DATA RECORDS:

Context: an optimization exercise on an open-source flow, tuned for small area. The choices shown serve that exercise and are no tape-out recipe. Function was checked by simulation only, so behaviour that the tests miss may differ from the original. Power is estimated from default activity; no workload was simulated.

<file path="flow/flow/run.sh">
#!/bin/bash
set -euo pipefail
bash standard.sh MATCH_CELL_FOOTPRINT=0 \
  "BUFFER_PORTS_ARGS=-buffer_cell sky130_fd_sc_hd__buf_2" \
  finish > flow_make.log 2>&1
</file>
<file path="flow/standard.sh">
#!/bin/bash
# synth_recipe.tcl (not shown) runs the flow's synth.tcl, then flattens the netlist and writes it again
# the make line also repeats each setting of config.mk as NAME=value (left out here)
make -C /OpenROAD-flow-scripts/flow DESIGN_CONFIG=/design/flow/config.mk WORK_HOME=/design/flow/orfs CLKGATE_MAP_FILE= SYNTH_SCRIPT=/design/flow/synth_recipe.tcl "${@:-finish}"
</file>
<file path="flow/config.mk">
export PLATFORM = sky130hd
export DESIGN_NAME = regfile_bypass_sb
export DESIGN_NICKNAME = regfile_bypass_sb
export VERILOG_FILES = /design/flow/design.v
export SDC_FILE = /design/flow/constraint.sdc
export NUM_CORES = 4
export LEC_CHECK = 0
export CAP_MARGIN = 20
export CORE_MARGIN = 2
export CORE_UTILIZATION = 40
export SETUP_SLACK_MARGIN = 0.1
export SLEW_MARGIN = 20
export SYNTH_HIERARCHICAL = 1
</file>
<file path="flow/constraint.sdc">
create_clock -name core_clock -period 5.0 [get_ports {clk}]
set_input_delay 1.0000 -clock core_clock [delete_from_list [all_inputs] [get_ports {clk}]]
set_output_delay 1.0000 -clock core_clock [all_outputs]
set_load 0.01 [all_outputs]
</file>
<file path="flow/design.v">
package regfile_pkg;
  localparam int DATA_W_DEF   = 32;
  localparam int NUM_REGS_DEF = 32;
  localparam int REG_ZERO = 0;
  localparam int REG_RA   = 31;
  function automatic logic is_zero_reg(
    input int   zero_en,
    input logic [31:0] addr
  );
    is_zero_reg = (zero_en != 0) && (addr == 32'(REG_ZERO));
  endfunction
endpackage
module regfile_scoreboard
#(
  parameter int NUM_REGS = regfile_pkg::NUM_REGS_DEF
) (
  input  logic                clk,
  input  logic                reset,
  input  logic [NUM_REGS-2:0] set_oh_i,
  input  logic [NUM_REGS-2:0] clr_oh_i,
  input  logic                flush_i,
  input  logic [NUM_REGS-2:0] lk_oh_a_i,
  input  logic [NUM_REGS-2:0] lk_oh_b_i,
  output logic                busy_a_o,
  output logic                busy_b_o
);
  logic [NUM_REGS-2:0] pend_q;
  logic [NUM_REGS-2:0] pend_d;
  assign pend_d = flush_i ? '0 : (set_oh_i | (pend_q & ~clr_oh_i));
  always_ff @(posedge clk or posedge reset) begin
    if (reset) begin
      pend_q <= '0;
    end else begin
      pend_q <= pend_d;
    end
  end
  assign busy_a_o = |(lk_oh_a_i & pend_q & ~clr_oh_i);
  assign busy_b_o = |(lk_oh_b_i & pend_q & ~clr_oh_i);
endmodule
module regfile_wrow #(
  parameter int DATA_W = 32
) (
  input  logic              we,
  input  logic              we_n,
  input  logic [DATA_W-1:0] wd,
  input  logic [DATA_W-1:0] q,
  output logic [DATA_W-1:0] d
);
  assign d = (wd & {DATA_W{we}}) | (q & {DATA_W{we_n}});
endmodule
module regfile_ao3 (
  input  logic [2:0] sel,
  input  logic [2:0] din,
  output logic       y_n
);
  assign y_n = !(|(sel & din));
endmodule
module regfile_rmux #(
  parameter int DATA_W = 32,
  parameter int N      = 31,
  localparam int G     = N / 3,
  localparam int R     = N - 3 * G
) (
  input  logic [N-1:0]             sel,
  input  logic [N-1:0][DATA_W-1:0] din,
  output logic [DATA_W-1:0]        dout
);
  for (genvar b = 0; b < DATA_W; b++) begin : g_bit
    logic [N-1:0] din_b;
    logic [G:0]   grp_n;
    for (genvar i = 0; i < N; i++) begin : g_in
      assign din_b[i] = din[i][b];
    end
    for (genvar g = 0; g < G; g++) begin : g_grp
      regfile_ao3 u_ao3 (
        .sel (sel[3*g +: 3]),
        .din (din_b[3*g +: 3]),
        .y_n (grp_n[g])
      );
    end
    if (R > 0) begin : g_rem
      assign grp_n[G] = !(|(sel[N-1:3*G] & din_b[N-1:3*G]));
    end else begin : g_norem
      assign grp_n[G] = 1'b1;
    end
    assign dout[b] = !(&grp_n);
  end
endmodule
module regfile_bypass_sb
#(
  parameter int DATA_W   = regfile_pkg::DATA_W_DEF,
  parameter int NUM_REGS = regfile_pkg::NUM_REGS_DEF,
  parameter int ZERO_REG = 1,
  parameter int BYPASS   = 1,
  localparam int ADDR_W  = $clog2(NUM_REGS)
) (
  input  logic              clk,
  input  logic              reset,
  input  logic [ADDR_W-1:0] rd_addr_a,
  input  logic [ADDR_W-1:0] rd_addr_b,
  output logic [DATA_W-1:0] rd_data_a,
  output logic [DATA_W-1:0] rd_data_b,
  output logic              rd_busy_a,
  output logic              rd_busy_b,
  input  logic              wr_en,
  input  logic [ADDR_W-1:0] wr_addr,
  input  logic [DATA_W-1:0] wr_data,
  input  logic              iss_en,
  input  logic [ADDR_W-1:0] iss_addr,
  input  logic              flush
);
  logic [NUM_REGS-2:0][DATA_W-1:0] regs_q;
  logic [NUM_REGS-2:0][DATA_W-1:0] regs_d;
  logic [NUM_REGS-2:0]             vld_q;
  logic [NUM_REGS-2:0]             vld_d;
  logic [NUM_REGS-2:0]             we;
  logic [NUM_REGS-2:0]             dec_a;
  logic [NUM_REGS-2:0]             dec_b;
  logic [NUM_REGS-2:0]             iss;
  logic [NUM_REGS-2:0]             sel_a;
  logic [NUM_REGS-2:0]             sel_b;
  for (genvar i = 0; i < NUM_REGS - 1; i++) begin : g_reg
    assign we[i] = wr_en && (wr_addr == ADDR_W'(i + 1));
    regfile_wrow #(.DATA_W(DATA_W)) u_wrow (
      .we   (we[i]),
      .we_n (!we[i]),
      .wd   (wr_data),
      .q    (regs_q[i]),
      .d    (regs_d[i])
    );
    always_ff @(posedge clk) begin
      regs_q[i] <= regs_d[i];
    end
    assign vld_d[i] = vld_q[i] || we[i];
    always_ff @(posedge clk or posedge reset) begin
      if (reset) begin
        vld_q[i] <= 1'b0;
      end else begin
        vld_q[i] <= vld_d[i];
      end
    end
    assign dec_a[i] = (rd_addr_a == ADDR_W'(i + 1));
    assign dec_b[i] = (rd_addr_b == ADDR_W'(i + 1));
    assign sel_a[i] = vld_q[i] && !we[i] && dec_a[i];
    assign sel_b[i] = vld_q[i] && !we[i] && dec_b[i];
    assign iss[i]   = iss_en && (iss_addr == ADDR_W'(i + 1));
  end
  logic hit_a;
  logic hit_b;
  assign hit_a = wr_en && (wr_addr == rd_addr_a) && (rd_addr_a != '0);
  assign hit_b = wr_en && (wr_addr == rd_addr_b) && (rd_addr_b != '0);
  regfile_rmux #(.DATA_W(DATA_W), .N(NUM_REGS)) u_rmux_a (
    .sel ({sel_a, hit_a}), .din ({regs_q, wr_data}), .dout (rd_data_a)
  );
  regfile_rmux #(.DATA_W(DATA_W), .N(NUM_REGS)) u_rmux_b (
    .sel ({sel_b, hit_b}), .din ({regs_q, wr_data}), .dout (rd_data_b)
  );
  regfile_scoreboard #(
    .NUM_REGS (NUM_REGS)
  ) u_sb (
    .clk       (clk),
    .reset     (reset),
    .set_oh_i  (iss),
    .clr_oh_i  (we),
    .flush_i   (flush),
    .lk_oh_a_i (dec_a),
    .lk_oh_b_i (dec_b),
    .busy_a_o  (rd_busy_a),
    .busy_b_o  (rd_busy_b)
  );
endmodule
</file>
==> impl_results.rst, run 1 <==
.. list-table::
   :header-rows: 1

   * - Metric
     - Value
   * - Chip Width
     - between 300 and 400 um
   * - Chip height
     - roughly 340 um
   * - Maximum achievable frequency
     - roughly 200 MHz
   * - Worst skew pair latency
     - around 0.69 ns
   * - Fraction of registers with async set/reset
     - 5.88%
   * - Clk sinks
     - between 1,000 and 1,500
   * - Most used flip-flop cell after synthesis
     - sky130_fd_sc_hd__dfxtp_1
   * - Count of buffers from port buffering
     - 122
   * - Final net count
     - 4,122
   * - Number of synthesized flops with an enable pin
     - 0
   * - Reg2reg path depth
     - 3
   * - P_int
     - 16.3 mW
   * - Post-detail-place hpwl
     - around 120 mm
   * - TritonCTS clock tree
     - yes
   * - Drt wl/cell
     - approximately 35 um
   * - Setup Viol. Count Final
     - 0
   * - Global route total overflow
     - 0
   * - CP max stage cell
     - sky130_fd_sc_hd__and3_2
   * - Share of synthesized area occupied by flip-flops and latches
     - approximately half
   * - Clock-pin slew of the registers on the worst-case setup and hold paths
     - around 0.060 ns
   * - Seq cells post-synth
     - around 1,100
   * - Via count of the first global-routing pass
     - 39,400
   * - H-tree depth
     - 3
   * - GRT Resource Usage Total
     - between 30% and 40%
   * - Mapped Avg Cell Area
     - roughly 12 sq um
   * - Family of cells with the greatest summed delay on the critical path
     - simple AND/OR/NAND/NOR gates
   * - Global-route met2 utilization
     - between 40% and 50%
   * - Endpoint required time on the critical path
     - around 4.0 ns
   * - Layout overhead on the synthesized area
     - 16.2%
   * - Number of antenna violations at the first check in global routing
     - 11
   * - Number of top-level pins
     - about 120
   * - Worst Setup Start Kind
     - input port
   * - DRC violations left
     - 0
   * - Sw Pwr
     - a little over 6 mW
   * - Placed Instance Area
     - between 40,000 and 50,000 sq um
   * - RePlAce Congestion
     - about 0.94
   * - Starting utilization of the core area
     - between 40 and 50%
   * - Portion of total power attributed to combinational logic
     - 12.6%
   * - CP Buf/Inv Count
     - 3
   * - Routed Wire Length
     - 194 mm
   * - Reported max-cap violation count
     - 0
   * - Number of distinct library cell variants in the gate-level netlist after synthesis
     - 49
   * - Final antenna-violating net count
     - 0
   * - Via count
     - around 42,000
   * - Clk network pwr share
     - a little under two fifths
   * - Run status
     - complete, no violations
   * - M1 GR Usage
     - 44.8%
   * - Number of rows created at floorplan
     - between 100 and 150
   * - Critical path class
     - input port to primary output
   * - Total power consumption of the routed design
     - 22.5 mW
   * - Quantity of hold-fixing buffers added after cts
     - 0
   * - Total Negative Setup Slacks
     - 0 ns
   * - Number of max-slew violations in the final report
     - 0
   * - Biggest cell delay along the critical path
     - between 0.5 and 0.6 ns
   * - Post-Route Utilization
     - ~47%
   * - Cell type with the highest aggregate area in the netlist
     - sky130_fd_sc_hd__dfxtp_1
   * - Setup repair after global routing missed its margin
     - yes
   * - Non-Filler Cell Area, Final
     - around 51,000 sq um
   * - Setup Skew
     - 0 ns
   * - GR met3 Demand/Resource
     - under 10%
   * - Fraction of power consumed by sequential logic
     - approximately half
   * - Arrival time worst endpoint
     - between 3 and 4 ns
   * - Slew of the pin with the lowest slew margin
     - ~1.1 ns
   * - Switching Share
     - 27.6%
   * - Share of Yosys cell area claimed by the top area cell type
     - 45.1%
   * - Post-layout minimum cycle time
     - around 4.9 ns
   * - Final clock period utilization by the worst path
     - 98.8%
   * - Buffer depth of the longest clock path
     - 3
   * - DR vias/cell
     - approximately 7.6
   * - Worst min-delay path class
     - input port to asynchronous set/reset pin
   * - Yosys warning total
     - 8
   * - Wire length of the first global-routing pass
     - around 280 mm
   * - Top fanout value on the critical path
     - 32
   * - Core Region
     - about 110,000 sq um
   * - Synthesized net count
     - ~3,800
   * - Pre-Repair DR Iteration Count
     - 12
   * - Area of the die
     - 113,000 sq um
   * - Pin count of the biggest net entering global routing
     - 36
   * - Leakage power
     - approximately 21 nW
   * - Cells after synthesis
     - 3,748
   * - IR drop worst, VDD
     - a little over 0.0003 V
   * - CP cell instances
     - buf_2 > buf_4 > and4bb_2 > nand2_2 > and3_2 > a222oi_1 > nand4_1 > or4_4 > buf_2
   * - Cell type with the highest occurrence count on the critical path
     - sky130_fd_sc_hd__buf_2
   * - Pwr Density
     - ~440 nW/um^2
   * - Headroom to the max-slew limit
     - roughly a quarter
   * - Num CTS Buffers
     - between 100 and 150
   * - Layout cells sized above 1
     - 20.5%
   * - Syn Std Cell Area
     - ~44,000 sq um
   * - Grt peak-use layer
     - met2
   * - Kind of end point of the critical path
     - primary output
   * - Number of violations reported at the end of detailed-routing iteration 0
     - about 11,000
   * - Cell types occupying the most area after synthesis
     - sky130_fd_sc_hd__dfxtp_1 45%, sky130_fd_sc_hd__a22o_1 20%, sky130_fd_sc_hd__a222oi_1 15%
   * - Final hold violations
     - 0
   * - Worst path depth
     - 9
   * - Root Driver
     - sky130_fd_sc_hd__clkbuf_16
[stage by stage]
| stage | instances | setup WS (ns) | hold WS (ns) |
|---|---|---|---|
| 2_1_floorplan | 3748 | 0.110 | 0.427 |
| 3_3_place_gp | 5364 | 0.149 | 0.443 |
| 3_5_place_dp | 5364 | 0.153 | 0.448 |
| 6_report | 5571 | 0.0579 | 0.417 |
| 4_1_cts | 5565 | 0.148 | 0.411 |
| 5_1_grt | 5571 | 0.0967 | 0.438 |
[kinds of logic after synthesis]
group / count (synthesis) / synth area share, %
compound gates: 1755 / 36.5
flops: 1054 / 48.6
simple gates: 645 / 8.77
buf+inv: 285 / 5.97
xor+xnor: 9 / 0.179
[worst min-delay path: cells and delay by family]
| family | cells | cell delay [ns] |
|---|---|---|
| buffers and inverters | 3 | 0.53 |
[what timing repair did]
action                     4_1_cts  5_1_grt
resized for setup                0        3
setup endpoints to repair        0        8
setup buffers                    0        4
[synthesized netlist by cell type, types with 38 or more instances]
cell and count:
sky130_fd_sc_hd__a222oi_1 642, sky130_fd_sc_hd__a22o_1 994, sky130_fd_sc_hd__a22o_2 64, sky130_fd_sc_hd__buf_6 204, sky130_fd_sc_hd__dfrtp_1 62, sky130_fd_sc_hd__dfxtp_1 992
sky130_fd_sc_hd__inv_1 53, sky130_fd_sc_hd__nand2_1 89, sky130_fd_sc_hd__nand3b_1 38, sky130_fd_sc_hd__nand4_1 141, sky130_fd_sc_hd__nor2_1 148, sky130_fd_sc_hd__nor3_1 47
sky130_fd_sc_hd__or4_4 62
[flip-flops by register name, indices dropped and copies added (netlist names)]
| signal | count |
|---|---|
| regs_q | 992 |
| u_sb.pend_q | 31 |
| vld_q | 31 |
[modules after synthesis (local to each module, per instance), a selection]
module	copies in the design	area (sq um)	cells	flops+latches
regfile_ao3	640	10.0	1	0
regfile_bypass_sb	1	22700	1406	1023
[area by class of cell]
| cell class | count | area, sq um |
|---|---|---|
| clock inverters | 41 | 445 |
| fillers | 9974 | 57800 |
| clock buffers | 160 | 3170 |
| diodes | 1 | 2.50 |
| inverters | 53 | 199 |
| multi-input cells | 2409 | 20400 |
| flip-flops and latches | 1054 | 21400 |
| well taps | 1414 | 1770 |
| repair buffers | 439 | 3770 |
[per-layer routing]
| layer | vias up | routed length, um |
|---|---|---|
| met3 | 614 | 27300 |
| met5 | - | 40 |
| met4 | 8 | 10900 |
| met2 | 3837 | 80100 |
| met1 | 20700 | 75400 |
| li1 | 17100 | - |
[placed cells by master (no fill, tap or decap), types with 38 or more instances in the layout]
| cell | synthesis | layout |
|---|---|---|
| sky130_fd_sc_hd__buf_2 | 10 | 122 |
| sky130_fd_sc_hd__dfrtp_1 | 62 | 62 |
| sky130_fd_sc_hd__nand3b_1 | 38 | 38 |
| sky130_fd_sc_hd__a22o_1 | 994 | 994 |
| sky130_fd_sc_hd__nor2_1 | 148 | 134 |
| sky130_fd_sc_hd__nor3_2 | 0 | 41 |
| sky130_fd_sc_hd__inv_1 | 53 | 42 |
| sky130_fd_sc_hd__a22o_2 | 64 | 64 |
| sky130_fd_sc_hd__nand2_1 | 89 | 79 |
| sky130_fd_sc_hd__a222oi_1 | 642 | 642 |
| sky130_fd_sc_hd__buf_12 | 0 | 62 |
| sky130_fd_sc_hd__clkbuf_16 | 0 | 111 |
| sky130_fd_sc_hd__or4_4 | 62 | 62 |
| sky130_fd_sc_hd__nand4_1 | 141 | 141 |
| sky130_fd_sc_hd__buf_4 | 4 | 254 |
| sky130_fd_sc_hd__dfxtp_1 | 992 | 992 |
[power by group through the flow]
stage	logic (mW)	registers, mW	clock network (mW)
2_1_floorplan	1.82	11.1	0
3_3_place_gp	2.67	11.4	0
3_5_place_dp	2.75	11.4	0
4_1_cts	2.75	11.3	8.32
5_1_grt	2.99	11.5	8.67
6_report	2.83	11.4	8.29
[path summary, 6_finish.rpt]
check | start | endpoint | slack [ns]
worst max-delay path | wr_en | rd_data_b[13] | 0.06
worst min-delay path | reset | u_sb.pend_q[9] | 0.42
worst max register to register | u_sb.pend_q[9] | u_sb.pend_q[9] | 4.01
worst min register to register | vld_q[13] | vld_q[13] | 0.46
min in group core_clock | vld_q[13] | vld_q[13] | 0.46
max in group asynchronous | reset | vld_q[20] | 4.20
==> inputs of run 2 (changes only) <==
--- a/flow/config.mk
+++ b/flow/config.mk
@@ -9,4 +9,7 @@
 export CORE_MARGIN = 2
 export CORE_UTILIZATION = 40
+export CTS_BUF_LIST = sky130_fd_sc_hd__clkbuf_16
+export CTS_CLUSTER_DIAMETER = 80
+export CTS_CLUSTER_SIZE = 24
 export SETUP_SLACK_MARGIN = 0.1
 export SLEW_MARGIN = 20
==> run 2 against run 1 <==
Still clean; sequential share of layout area grew 1.9 points; utilization down 2.0 points; total power shrank 15%; critical path depth is 1 lower; global-route usage decreased by 0.35 points.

YOUR ASSIGNMENT: All lines from the one with "max in group" to the end of the material above should be copied exactly, both ends included, and nothing else.

TASK OUTPUT:
max in group asynchronous | reset | vld_q[20] | 4.20
==> inputs of run 2 (changes only) <==
--- a/flow/config.mk
+++ b/flow/config.mk
@@ -9,4 +9,7 @@
 export CORE_MARGIN = 2
 export CORE_UTILIZATION = 40
+export CTS_BUF_LIST = sky130_fd_sc_hd__clkbuf_16
+export CTS_CLUSTER_DIAMETER = 80
+export CTS_CLUSTER_SIZE = 24
 export SETUP_SLACK_MARGIN = 0.1
 export SLEW_MARGIN = 20
==> run 2 against run 1 <==
Still clean; sequential share of layout area grew 1.9 points; utilization down 2.0 points; total power shrank 15%; critical path depth is 1 lower; global-route usage decreased by 0.35 points.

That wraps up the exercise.